В.С.: Видите ли, КСИР – это сложная система. В первую очередь это – одна из двух частей иранских вооруженных сил – наряду с армией. И кстати, отношения между ними всегда были враждебными. На низовом уровне это выражалось в драках и поножовщине, а повыше – в политических интригах. Но кроме того, КСИР – это идеологическая система, причем влияние этой системы распространяется и на заграницу. В наши дни могущество КСИРа стремительно растет. Вот один из самых ярких примеров: Ахмадинежаду удалось сделать ксировца министром обороны. Мало того: КСИР все более явно контролирует экономическую жизнь страны. Это относится прежде всего к большинству внебюджетных финансовых источников. Ну, а кроме того, КСИР просто контролирует многие отрасли промышленности: прежде всего – всю военную, включая продажу и закупки вооружений. А также и нефтегазовую. И вот результат: Иран все более явно превращается в милитаристское государство.

А.П.: Как реагирует на все это иранское общество?

В.П.: Конечно, многие недовольны. И весьма существенный фактор – это недовольство многих великих аятолл. Сегодня можно говорить о расколе духовенства. Этот раскол идет по разным направлениям и углубляется. И все-таки большинство населения поддерживает Ахмадинежада. Да, во время выборов имели место фальсификации. Но я полагаю, что и без них большинство голосов досталось бы ему… Тут дело вот в чем: против Ахмадинежада выступают крупные города – Тегеран, Тебриз, Шираз. Но большинство иранцев живет не в этих городах.

А.П.: И борьба вокруг иранской ядерной программы…
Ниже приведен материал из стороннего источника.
`config.mk`:
```
export PLATFORM = sky130hd
export DESIGN_NAME = softmax_normalize_block
export DESIGN_NICKNAME = d
export VERILOG_FILES = /design/src/rtl/softmax_pkg.sv /design/src/rtl/softmax_normalize_block_divider.sv /design/src/rtl/softmax_normalize_block.sv
export SDC_FILE = /design/constraint.sdc
export NUM_CORES = 1
export LEC_CHECK = 0
export ABC_AREA = 1
export CELL_PAD_IN_SITES_DETAIL_PLACEMENT = 0
export CELL_PAD_IN_SITES_GLOBAL_PLACEMENT = 1
export CORE_MARGIN = 4
export CORE_UTILIZATION = 28
export DETAILED_ROUTE_END_ITERATION = 6
export PLACE_DENSITY_LB_ADDON = 0.1
export SYNTH_ARGS = -nofsm -noshare
export SYNTH_HDL_FRONTEND = slang
export SYNTH_SLANG_ARGS = --single-unit
export TNS_END_PERCENT = 100
```
`constraint.sdc`:
```
create_clock -name clock_i -period 3.9 [get_ports clock_i]
set_input_delay 0.585 -clock clock_i [delete_from_list [all_inputs] [get_ports clock_i]]
set_output_delay 0.585 -clock clock_i [all_outputs]
set_load 0.02 [all_outputs]
```
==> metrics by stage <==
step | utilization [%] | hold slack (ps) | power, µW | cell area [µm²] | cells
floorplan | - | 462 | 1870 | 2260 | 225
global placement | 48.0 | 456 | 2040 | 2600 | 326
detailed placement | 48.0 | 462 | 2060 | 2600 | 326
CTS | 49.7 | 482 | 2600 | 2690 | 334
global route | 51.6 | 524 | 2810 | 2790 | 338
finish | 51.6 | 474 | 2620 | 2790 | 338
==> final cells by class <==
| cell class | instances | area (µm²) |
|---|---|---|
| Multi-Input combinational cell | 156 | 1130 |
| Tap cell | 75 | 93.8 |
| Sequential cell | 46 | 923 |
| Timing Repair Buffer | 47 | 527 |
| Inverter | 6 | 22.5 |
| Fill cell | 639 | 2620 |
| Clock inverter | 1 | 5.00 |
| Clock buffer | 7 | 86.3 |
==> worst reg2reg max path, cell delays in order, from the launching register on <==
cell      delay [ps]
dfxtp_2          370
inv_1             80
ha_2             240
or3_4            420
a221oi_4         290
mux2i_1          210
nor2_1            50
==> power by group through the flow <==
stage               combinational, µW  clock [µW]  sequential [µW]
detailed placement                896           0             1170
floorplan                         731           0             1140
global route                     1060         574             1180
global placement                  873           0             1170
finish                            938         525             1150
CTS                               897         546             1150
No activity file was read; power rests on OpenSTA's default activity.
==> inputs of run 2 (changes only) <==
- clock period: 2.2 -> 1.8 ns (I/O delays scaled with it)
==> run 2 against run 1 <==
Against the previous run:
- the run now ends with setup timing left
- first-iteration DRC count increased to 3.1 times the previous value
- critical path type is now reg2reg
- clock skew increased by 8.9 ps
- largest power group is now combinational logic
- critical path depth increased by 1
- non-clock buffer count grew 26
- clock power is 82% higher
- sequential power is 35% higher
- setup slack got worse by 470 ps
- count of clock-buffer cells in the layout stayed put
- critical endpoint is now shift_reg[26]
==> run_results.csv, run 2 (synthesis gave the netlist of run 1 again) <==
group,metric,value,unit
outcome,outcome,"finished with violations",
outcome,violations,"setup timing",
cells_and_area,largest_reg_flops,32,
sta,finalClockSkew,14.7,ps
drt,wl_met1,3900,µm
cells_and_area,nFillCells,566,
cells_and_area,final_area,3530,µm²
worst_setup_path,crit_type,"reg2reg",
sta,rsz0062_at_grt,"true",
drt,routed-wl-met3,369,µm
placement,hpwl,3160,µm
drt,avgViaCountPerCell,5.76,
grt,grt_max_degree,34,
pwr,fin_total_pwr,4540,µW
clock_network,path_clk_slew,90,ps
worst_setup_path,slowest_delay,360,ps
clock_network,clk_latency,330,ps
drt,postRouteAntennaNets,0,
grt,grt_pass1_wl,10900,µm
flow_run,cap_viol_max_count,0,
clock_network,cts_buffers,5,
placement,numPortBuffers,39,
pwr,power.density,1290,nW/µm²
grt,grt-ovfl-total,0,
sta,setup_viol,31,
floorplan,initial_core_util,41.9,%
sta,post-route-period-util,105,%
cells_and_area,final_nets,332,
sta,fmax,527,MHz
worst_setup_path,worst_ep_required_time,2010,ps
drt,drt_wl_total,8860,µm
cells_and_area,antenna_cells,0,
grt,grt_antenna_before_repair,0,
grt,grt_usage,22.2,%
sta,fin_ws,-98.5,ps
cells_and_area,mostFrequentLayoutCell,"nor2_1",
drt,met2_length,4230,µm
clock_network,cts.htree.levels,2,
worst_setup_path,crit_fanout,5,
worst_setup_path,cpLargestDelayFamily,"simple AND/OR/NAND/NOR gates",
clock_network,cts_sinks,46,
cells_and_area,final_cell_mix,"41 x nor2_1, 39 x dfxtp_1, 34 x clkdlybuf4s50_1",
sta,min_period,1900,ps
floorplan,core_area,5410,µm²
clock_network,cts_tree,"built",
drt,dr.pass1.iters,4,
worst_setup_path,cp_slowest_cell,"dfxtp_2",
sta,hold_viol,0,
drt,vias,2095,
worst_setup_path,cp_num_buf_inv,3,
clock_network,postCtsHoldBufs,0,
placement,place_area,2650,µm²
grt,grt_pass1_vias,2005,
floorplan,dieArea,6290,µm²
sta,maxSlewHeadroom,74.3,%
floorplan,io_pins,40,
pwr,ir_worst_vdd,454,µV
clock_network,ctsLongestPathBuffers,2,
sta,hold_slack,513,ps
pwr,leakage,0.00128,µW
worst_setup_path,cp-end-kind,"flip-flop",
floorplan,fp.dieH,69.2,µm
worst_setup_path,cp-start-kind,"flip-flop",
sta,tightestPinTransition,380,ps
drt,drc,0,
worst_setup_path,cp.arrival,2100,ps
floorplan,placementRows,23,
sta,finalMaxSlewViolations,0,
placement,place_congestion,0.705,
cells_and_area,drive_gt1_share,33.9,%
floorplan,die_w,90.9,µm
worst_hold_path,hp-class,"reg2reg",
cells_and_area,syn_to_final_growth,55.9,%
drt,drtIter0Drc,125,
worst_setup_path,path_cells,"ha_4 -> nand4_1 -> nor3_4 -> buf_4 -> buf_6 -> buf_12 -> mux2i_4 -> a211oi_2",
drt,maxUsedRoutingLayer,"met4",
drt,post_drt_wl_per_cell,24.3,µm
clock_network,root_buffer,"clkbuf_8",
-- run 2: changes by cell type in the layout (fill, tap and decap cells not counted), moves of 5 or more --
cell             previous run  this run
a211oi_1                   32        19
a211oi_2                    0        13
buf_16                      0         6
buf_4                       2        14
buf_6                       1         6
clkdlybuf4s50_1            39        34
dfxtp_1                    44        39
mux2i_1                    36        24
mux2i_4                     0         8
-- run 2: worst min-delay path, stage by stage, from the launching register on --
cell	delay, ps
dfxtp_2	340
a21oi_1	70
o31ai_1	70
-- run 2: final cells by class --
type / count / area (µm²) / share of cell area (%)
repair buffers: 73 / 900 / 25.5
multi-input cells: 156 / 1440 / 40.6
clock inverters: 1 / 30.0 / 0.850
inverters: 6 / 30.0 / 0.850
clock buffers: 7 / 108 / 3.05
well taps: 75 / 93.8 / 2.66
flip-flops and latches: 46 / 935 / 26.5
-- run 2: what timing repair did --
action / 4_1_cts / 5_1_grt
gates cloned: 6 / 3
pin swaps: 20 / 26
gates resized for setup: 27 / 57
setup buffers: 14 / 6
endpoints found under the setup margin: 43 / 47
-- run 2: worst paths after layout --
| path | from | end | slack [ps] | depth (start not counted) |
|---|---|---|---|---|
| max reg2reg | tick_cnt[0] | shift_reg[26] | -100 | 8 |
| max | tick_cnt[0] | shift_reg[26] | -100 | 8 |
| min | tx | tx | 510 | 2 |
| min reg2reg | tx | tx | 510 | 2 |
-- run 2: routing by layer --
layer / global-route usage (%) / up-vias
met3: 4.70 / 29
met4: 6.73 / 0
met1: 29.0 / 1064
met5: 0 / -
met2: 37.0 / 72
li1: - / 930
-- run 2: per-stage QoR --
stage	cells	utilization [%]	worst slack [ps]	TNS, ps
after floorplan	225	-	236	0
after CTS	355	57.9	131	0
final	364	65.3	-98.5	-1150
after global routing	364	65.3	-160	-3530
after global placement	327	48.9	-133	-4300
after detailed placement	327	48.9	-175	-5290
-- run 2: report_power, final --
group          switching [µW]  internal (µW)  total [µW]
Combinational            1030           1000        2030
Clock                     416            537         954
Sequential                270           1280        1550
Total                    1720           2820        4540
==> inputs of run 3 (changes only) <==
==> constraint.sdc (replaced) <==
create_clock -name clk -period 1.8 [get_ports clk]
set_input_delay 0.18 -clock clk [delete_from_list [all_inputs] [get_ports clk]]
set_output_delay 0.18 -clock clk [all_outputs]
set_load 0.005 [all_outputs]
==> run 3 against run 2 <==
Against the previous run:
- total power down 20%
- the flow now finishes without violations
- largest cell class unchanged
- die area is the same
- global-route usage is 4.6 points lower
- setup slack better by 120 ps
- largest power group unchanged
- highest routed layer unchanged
File: config.mk
export PLATFORM = sky130hd
export DESIGN_NAME = alarm_scheduler
export DESIGN_NICKNAME = d
export VERILOG_FILES = /design/src/rtl/alarm_pkg.sv /design/src/rtl/alarm_channel.sv /design/src/rtl/alarm_scheduler.sv
export SDC_FILE = /design/constraint.sdc
export NUM_CORES = 1
export LEC_CHECK = 0
export ABC_CLOCK_PERIOD_IN_PS = 3300
export CAP_MARGIN = 5
export CORE_AREA = 4 4 128 105
export CTS_CLUSTER_DIAMETER = 120
export DETAILED_ROUTE_END_ITERATION = 7
export DIE_AREA = 0 0 132 109
export GPL_TIMING_DRIVEN = 0
export HOLD_SLACK_MARGIN = 0.02
export PLACE_DENSITY = 0.75
export SETUP_SLACK_MARGIN = 0.05
export SLEW_MARGIN = 25
export SYNTH_ARGS = -nofsm -noshare
export SYNTH_HDL_FRONTEND = slang
export SYNTH_HIERARCHICAL = 1
export SYNTH_SLANG_ARGS = --single-unit
export TNS_END_PERCENT = 20
File: constraint.sdc
create_clock -name clk -period 3.3 [get_ports clk]
set_input_delay 0.66 -clock clk [delete_from_list [all_inputs] [get_ports clk]]
set_output_delay 0.66 -clock clk [all_outputs]
set_load 0.02 [all_outputs]
==> src/rtl/jtag_tap_multi_dr.sv <==
// jtag_tap_multi_dr: 1149.1 TAP with IDCODE, BYPASS and NUM_USER_DR user data registers.
// tdo/tdo_en are retimed to falling tck so the host samples them on the next rising edge.
module jtag_tap_multi_dr
    import jtag_pkg::*;
#(
    parameter int          IR_WIDTH    = 4,
    parameter int          NUM_USER_DR = 2,
    parameter int          DR_WIDTH    = 32,
    parameter logic [31:0] IDCODE_VAL  = 32'h10F
) (
    input  logic                            tck,
    input  logic                            trstn,
    input  logic                            tms,
    input  logic                            tdi,
    output logic                            tdo,
    output logic                            tdo_en,
    output tap_ctrl_fsm_t                   tap_state,
    output logic [IR_WIDTH-1:0]             ir_q,
    input  logic [NUM_USER_DR*DR_WIDTH-1:0] dr_capture_val,
    output logic [NUM_USER_DR*DR_WIDTH-1:0] dr_update_val,
    output logic [NUM_USER_DR-1:0]          dr_update_pulse
);
    tap_ctrl_fsm_t state_next;
    logic [IR_WIDTH-1:0] ir_sr_q, ir_sr_d, ir_d;
    logic [31:0] id_sr_q, id_sr_d;
    logic byp_q, byp_d, tdo_d, tdo_en_d, id_sel, dr_lsb;
    logic cap_dr, shift_dr;
    logic [NUM_USER_DR-1:0] user_sel, user_lsb;

    tap_ctrl_fsm u_fsm (
        .tck     (tck),
        .trstn   (trstn),
        .tms     (tms),
        .state_q (tap_state),
        .state_d (state_next)
    );

    assign cap_dr   = tap_state == CAPTURE_DR;
    assign shift_dr = tap_state == SHIFT_DR;
    assign id_sel   = ir_q == IR_WIDTH'(IR_IDCODE);

    // Registers update on the edge entering Update-*, so values are valid while the strobe is high.
    for (genvar k = 0; k < NUM_USER_DR; k++) begin : g_user
        logic [DR_WIDTH-1:0] sr_q, sr_d, upd_q, upd_d;
        assign user_sel[k]        = ir_q == IR_WIDTH'(ir_user(k, IR_WIDTH));
        assign user_lsb[k]        = user_sel[k] & sr_q[0];
        assign dr_update_pulse[k] = user_sel[k] && tap_state == UPDATE_DR;
        assign dr_update_val[k*DR_WIDTH +: DR_WIDTH] = upd_q;
        always_comb begin
            sr_d  = !user_sel[k] ? sr_q :
                    cap_dr       ? dr_capture_val[k*DR_WIDTH +: DR_WIDTH] :
                    shift_dr     ? {tdi, sr_q[DR_WIDTH-1:1]} : sr_q;
            upd_d = (user_sel[k] && state_next == UPDATE_DR) ? sr_q : upd_q;
        end
        always_ff @(posedge tck or negedge trstn)
            if (!trstn) begin
                sr_q  <= '0;
                upd_q <= '0;
            end else begin
                sr_q  <= sr_d;
                upd_q <= upd_d;
            end
    end

    always_comb begin
        ir_sr_d  = tap_state == CAPTURE_IR ? IR_WIDTH'(IR_CAPTURE_PAT) :
                   tap_state == SHIFT_IR   ? {tdi, ir_sr_q[IR_WIDTH-1:1]} : ir_sr_q;
        ir_d     = state_next == TEST_LOGIC_RESET ? IR_WIDTH'(IR_IDCODE) :
                   state_next == UPDATE_IR        ? ir_sr_q : ir_q;
        id_sr_d  = !id_sel  ? id_sr_q :
                   cap_dr   ? IDCODE_VAL :
                   shift_dr ? {tdi, id_sr_q[31:1]} : id_sr_q;
        byp_d    = (id_sel || |user_sel) ? byp_q : cap_dr ? 1'b0 : shift_dr ? tdi : byp_q;
        dr_lsb   = id_sel ? id_sr_q[0] : |user_sel ? |user_lsb : byp_q;
        tdo_en_d = tap_state == SHIFT_IR || shift_dr;
        tdo_d    = tap_state == SHIFT_IR ? ir_sr_q[0] : shift_dr ? dr_lsb : 1'b0;
    end

    always_ff @(posedge tck or negedge trstn)
        if (!trstn) begin
            ir_sr_q <= '0;
            ir_q    <= IR_WIDTH'(IR_IDCODE);
            id_sr_q <= '0;
            byp_q   <= 1'b0;
        end else begin
            ir_sr_q <= ir_sr_d;
            ir_q    <= ir_d;
            id_sr_q <= id_sr_d;
            byp_q   <= byp_d;
        end

    always_ff @(negedge tck or negedge trstn)
        if (!trstn) begin
            tdo    <= 1'b0;
            tdo_en <= 1'b0;
        end else begin
            tdo    <= tdo_d;
            tdo_en <= tdo_en_d;
        end
endmodule
File: config.mk
export PLATFORM = sky130hd
export DESIGN_NAME = imm_encode
export DESIGN_NICKNAME = d
export VERILOG_FILES = /design/src/rtl/imm_encode_pkg.sv /design/src/rtl/imm_field_pack.sv /design/src/rtl/imm_encode.sv
export SDC_FILE = /design/constraint.sdc
export NUM_CORES = 1
export LEC_CHECK = 0
export ABC_AREA = 1
export CAP_MARGIN = 20
export CORE_UTILIZATION = 43
export CTS_BUF_LIST = sky130_fd_sc_hd__clkbuf_8
export DETAILED_ROUTE_END_ITERATION = 16
export PLACE_DENSITY = 0.82
export SLEW_MARGIN = 20
export SYNTH_ARGS = -nofsm -noshare
export SYNTH_HDL_FRONTEND = slang
export SYNTH_HIERARCHICAL = 1
export SYNTH_SLANG_ARGS = --single-unit
File: constraint.sdc
create_clock -name clk -period 1.4 [get_ports clk]
set_input_delay 0.35 -clock clk [delete_from_list [all_inputs] [get_ports clk]]
set_output_delay 0.35 -clock clk [all_outputs]
set_load 0.01 [all_outputs]
File: src/rtl/imm_encode_pkg.sv
// Shared immediate-format codes, field MSB positions and the sign-extension test
// used by the immediate extender and the encoder.
package imm_encode_pkg;

    typedef enum logic [2:0] {
        IMM_I = 3'b000,
        IMM_S = 3'b001,
        IMM_B = 3'b010,
        IMM_J = 3'b011,
        IMM_U = 3'b100
    } immsrc_e;

    typedef enum logic {
        ST_EMPTY = 1'b0,
        ST_FULL  = 1'b1
    } enc_state_e;

    localparam int I_MSB = 11;
    localparam int B_MSB = 12;
    localparam int J_MSB = 20;
    localparam int U_MSB = 19;

    // True when every bit above msb is a copy of bit msb.
    function automatic logic sext_ok(input logic [31:0] imm, input int msb);
        logic signed [31:0] t;
        t = $signed(imm) >>> msb;
        return (t == '0) || (t == '1);
    endfunction

endpackage

File: src/rtl/imm_field_pack.sv
// Combinational immediate packer: scatters imm into the format's instruction
// fields and flags range, alignment or format errors.
module imm_field_pack
    import imm_encode_pkg::*;
(
    input  logic [31:0] base,
    input  logic [31:0] imm,
    input  logic [2:0]  immsrc,
    output logic [31:0] instr,
    output logic        err
);

    always_comb begin
        instr = base;
        err   = 1'b0;
        case (immsrc)
            IMM_I: begin
                instr[31:20] = imm[11:0];
                err          = !sext_ok(imm, I_MSB);
            end
            IMM_S: begin
                instr[31:25] = imm[11:5];
                instr[11:7]  = imm[4:0];
                err          = !sext_ok(imm, I_MSB);
            end
            IMM_B: begin
                instr[31]    = imm[12];
                instr[7]     = imm[11];
                instr[30:25] = imm[10:5];
                instr[11:8]  = imm[4:1];
                err          = !sext_ok(imm, B_MSB) || imm[0];
            end
            IMM_J: begin
                instr[31]    = imm[20];
                instr[19:12] = imm[19:12];
                instr[20]    = imm[11];
                instr[30:21] = imm[10:1];
                err          = !sext_ok(imm, J_MSB) || imm[0];
            end
            IMM_U: begin
                instr[31:12] = imm[19:0];
                err          = !sext_ok(imm, U_MSB);
            end
            // Illegal format: base passes through untouched.
            default: err = 1'b1;
        endcase
    end

endmodule

File: src/rtl/imm_encode.sv
// Immediate encoder with a single-entry output register and saturating
// delivered/error word counters.
//
// state    | meaning
// ST_EMPTY | no word held, out_valid=0, input always accepted
// ST_FULL  | word held in out_instr/out_err, out_valid=1
module imm_encode
    import imm_encode_pkg::*;
#(
    parameter int CNT_W = 16
) (
    input  logic             clk,
    input  logic             reset_n,
    input  logic             in_valid,
    output logic             in_ready,
    input  logic [31:0]      in_base,
    input  logic [31:0]      in_imm,
    input  logic [2:0]       in_immsrc,
    output logic             out_valid,
    input  logic             out_ready,
    output logic [31:0]      out_instr,
    output logic             out_err,
    output logic [CNT_W-1:0] enc_count,
    output logic [CNT_W-1:0] err_count
);

    enc_state_e  state;
    logic [31:0] pack_instr;
    logic        pack_err;
    logic        in_xfer;
    logic        out_xfer;

    imm_field_pack u_pack (
        .base   (in_base),
        .imm    (in_imm),
        .immsrc (in_immsrc),
        .instr  (pack_instr),
        .err    (pack_err)
    );

    assign out_valid = (state == ST_FULL);
    assign in_ready  = (state == ST_EMPTY) || out_ready;
    assign in_xfer   = in_valid && in_ready;
    assign out_xfer  = out_valid && out_ready;

    always_ff @(posedge clk or negedge reset_n) begin
        if (!reset_n) begin
            state     <= ST_EMPTY;
            out_instr <= '0;
            out_err   <= 1'b0;
            enc_count <= '0;
            err_count <= '0;
        end else begin
            if (in_xfer) begin
                state     <= ST_FULL;
                out_instr <= pack_instr;
                out_err   <= pack_err;
            end else if (out_xfer) begin
                state <= ST_EMPTY;
            end
            if (out_xfer) begin
                if (enc_count != '1)
                    enc_count <= enc_count + CNT_W'(1);
                if (out_err && (err_count != '1))
                    err_count <= err_count + CNT_W'(1);
            end
        end
    end

endmodule

==> impl_metrics.json <==
{
  "synth_top_area_share": 0.400,
  "insertion_delay_ns": 0.34,
  "syn_area_per_cell_um2": 7.47,
  "n_antenna_cell": 0,
  "grt_first_pass_wirelength_um": 22600,
  "drive_gt1_frac": 0.330,
  "hold_slack_ns": 0.505,
  "maxSlewHeadroom": 0.713,
  "fill_cells": 704,
  "synth.net_count": 625,
  "worstSetupPathType": "reg -> reg",
  "viasPerCell": 5.27,
  "max_freq_mhz": 658,
  "cellLeakagePower_nw": 3.41,
  "clockBufferDepth": 2,
  "ys_seq_elements": 66,
  "grt_max_degree": 47,
  "clk_pin_slew_ns": 0.08,
  "synth_warnings": 6,
  "finClkSkew_ns": 0.0111,
  "crit_chain": "buf_4 > nand2_2 > nor2_1 > nand2_1 > nor2_4 > nor2_4 > buf_6 > inv_8 > nand2_2 > nand2_1",
  "finalSetupViolations": 28,
  "design_area_um2": 6950,
  "crit_path_end_kind": "flip-flop",
  "yosys.area.top_type": "dfrtp_1",
  "final_hold_viol_count": 0,
  "io_pins": 138,
  "die_h_um": 99.9,
  "wl_um": 15000,
  "wl_per_cell_um": 16.3,
  "min_period_over_period": 1.09,
  "gp_congestion": 0.952,
  "die_w_um": 99.9,
  "die_area_um2": 9990,
  "antenna_found_initial": 0,
  "cap_violations": 0,
  "worstHoldPathType": "in -> async",
  "outcome": "finished with violations",
  "worst-endpoint-arrival_ns": 1.74,
  "htree_levels": 3,
  "worstMarginPinSlew_ns": 0.430,
  "drcViolationCount": 0,
  "grt_overflow": 0,
  "cts_root_buf": "clkbuf_8",
  "io_buffer_count": 137,
  "num-nets-final": 860,
  "cp_slowest_cell": "dfrtp_2",
  "worst_slack_ns": -0.120,
  "met3_length_um": 917,
  "grt_pass1_vias": 4817,
  "cp-start-kind": "flip-flop",
  "clock_sinks": 66,
  "vias": 4851,
  "dr.pass1.iters": 5,
  "dp_cells": 866,
  "synth_area_leaders": "dfrtp_1 (40%), nand2_1 (18%), mux2_2 (8.7%)",
  "wl_met1_um": 5550,
  "routed.top_layer": "met4",
  "wl_met2_um": 7940,
  "final_cells": 921,
  "power_density_nw_per_um2": 1040,
  "violations": "negative setup slack",
  "cts_tree": "built",
  "report.final.slew_viol_count": 0,
  "required_ns": 1.62,
  "rows": 35,
  "synth_cells": 552,
  "synth_area_um2": 4130,
  "path_max_fanout": 7,
  "area_delta_synth_final_pct": 68.5,
  "coreArea_um2": 9280,
  "detail-route-antenna-nets": 0,
  "numCtsBuffers": 9,
  "ir_drop_mv": 0.577,
  "drtIter0Drc": 370,
  "multi_input_area_um2": 2470,
  "postPlaceCellArea_um2": 6070,
  "tns_ns": -1.86,
  "max_stage_delay_ns": 0.42,
  "post-dp-hpwl_um": 9980,
  "grt_util_all_layers": 0.293,
  "seqCellArea_um2": 1660,
  "period_needed_ns": 1.52,
  "rsz0062_at_grt": "true",
  "seq_area_frac_synth": 0.400,
  "start_util": 0.444,
  "synth_cell_types": 27
}
[critical path, delay by kind of cell (launching register included)]
kind / cells / cell delay (ns)
buffers and inverters: 3 / 0.37
DFF: 1 / 0.42
and+or+nand+nor: 7 / 0.61
[routing by layer]
layer  up-vias  global-route usage
met5         -                   0
met4         0               0.139
li1       2227                   -
met1      2303               0.330
met3        60              0.0529
met2       261               0.533
[power by group]
group | switching [mW] | internal, mW
sequential | 0.221 | 2.24
clock | 0.758 | 1.23
combinational | 1.35 | 1.40
[metrics by stage]
stage               worst slack [ns]  power, mW   util
finish                        -0.120       7.20  0.749
global route                  -0.210       7.56  0.749
CTS                          -0.0780       7.06  0.725
detailed placement            -0.559       4.89  0.654
global placement              -0.491       4.79  0.654
floorplan                    -0.0252       3.51      -
[cell families (layout without fill, tap and decap cells)]
family / count (synthesis) / count (layout) / synth area share
AND/OR/NAND/NOR: 331 / 334 / 0.344
buffers and inverters: 78 / 315 / 0.0880
flip-flops: 66 / 66 / 0.400
multiplexers: 32 / 32 / 0.0874
AO/OA/AOI/OAI: 31 / 31 / 0.0485
XOR/XNOR: 12 / 12 / 0.0255
adder cells (fa/ha/maj): 2 / 2 / 0.00607
[area by class of cell]
cell class / instances / area share
Timing Repair Buffer: 238 / 0.311
Tap cell: 129 / 0.0232
Sequential cell: 66 / 0.239
Clock inverter: 6 / 0.0164
Inverter: 61 / 0.0347
Clock buffer: 10 / 0.0198
Multi-Input combinational cell: 411 / 0.356
[synthesized netlist by cell type]
library cell	instances
xnor2_1	3
nand4_1	9
o221ai_1	6
nand2_1	195
nand3_1	40
nand2_4	1
o21ai_0	8
nand2_2	11
buf_4	8
nand3_2	2
o22ai_1	2
buf_6	3
dfrtp_1	66
inv_2	5
nor2_4	5
nor3_1	4
mux2_2	32
o211ai_1	6
nor2_2	6
a22oi_1	2
nor2_1	58
ha_1	2
buf_2	5
xor2_1	9
inv_1	56
buf_8	1
a21oi_1	7
[registers in the layout (all words and copies together) (netlist names)]
name and flops:
out_err 1, enc_count 16, err_count 16, out_valid 1
out_instr 32
[path summary, 6_finish.rpt]
check,startpoint,to,slack (ns),depth (start not counted)
worst max-delay path,enc_count[9],enc_count[5],-0.12,10
worst min register to register,out_instr[27],out_instr[27],0.51,1
max in group asynchronous,reset_n,enc_count[0],0.58,3
min in group clk,out_instr[27],out_instr[27],0.51,1
worst min-delay path,reset_n,err_count[7],0.51,3
worst max register to register,enc_count[9],enc_count[5],-0.12,10
[repair_timing]
action / in CTS / in global routing
buffers inserted: 33 / 6
resized for setup: 170 / 95
cloned: 6 / 2
hold buffers: 1 / 0
endpoints found under the hold margin: 20 / 0
setup endpoints to repair: 130 / 77
pin swaps: 34 / 13
[placed cells by master, fill, tap and decap left out, drive strengths merged]
| cell type | n |
|---|---|
| dfrtp | 66 |
| dlymetal6s2s | 2 |
| clkdlybuf4s50 | 44 |
| mux2 | 32 |
| dlygate4sd2 | 48 |
| xnor2 | 3 |
| clkinv | 2 |
| nor3 | 4 |
| o211ai | 6 |
| o221ai | 6 |
| nand4 | 9 |
| dlygate4sd3 | 1 |
| clkdlybuf4s15 | 30 |
| bufinv | 3 |
| ha | 2 |
| clkbuf | 17 |
| inv | 60 |
| xor2 | 9 |
| nand2 | 207 |
| nor2 | 72 |
| o21ai | 8 |
| a22oi | 2 |
| clkinvlp | 2 |
| buf | 106 |
| nand3 | 42 |
| o22ai | 2 |
| a21oi | 7 |
Power figures use the tool's default switching activity.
В.С.: Конечно, она играет огромную пропагандистскую роль. Более того, она, так сказать, склеивает все эти расколы, скрепляет все эти структуры. Причем необходимо учесть, что иранская пропаганда строится очень хитро. Они ведь не говорят, что, к примеру, США вовсе не против того, чтобы в Иране развивалась мирная ядерная энергетика. Нет, дело изображается так, словно Америка, да и весь Запад стремятся лишить Иран высоких технологий. И в действительности они, я уверен, идут к бомбе. И не пойдут на компромиссы…

А.П.: Вернемся к противостоянию властей и оппозиции. Кто осуществляет репрессии в сегодняшнем Иране?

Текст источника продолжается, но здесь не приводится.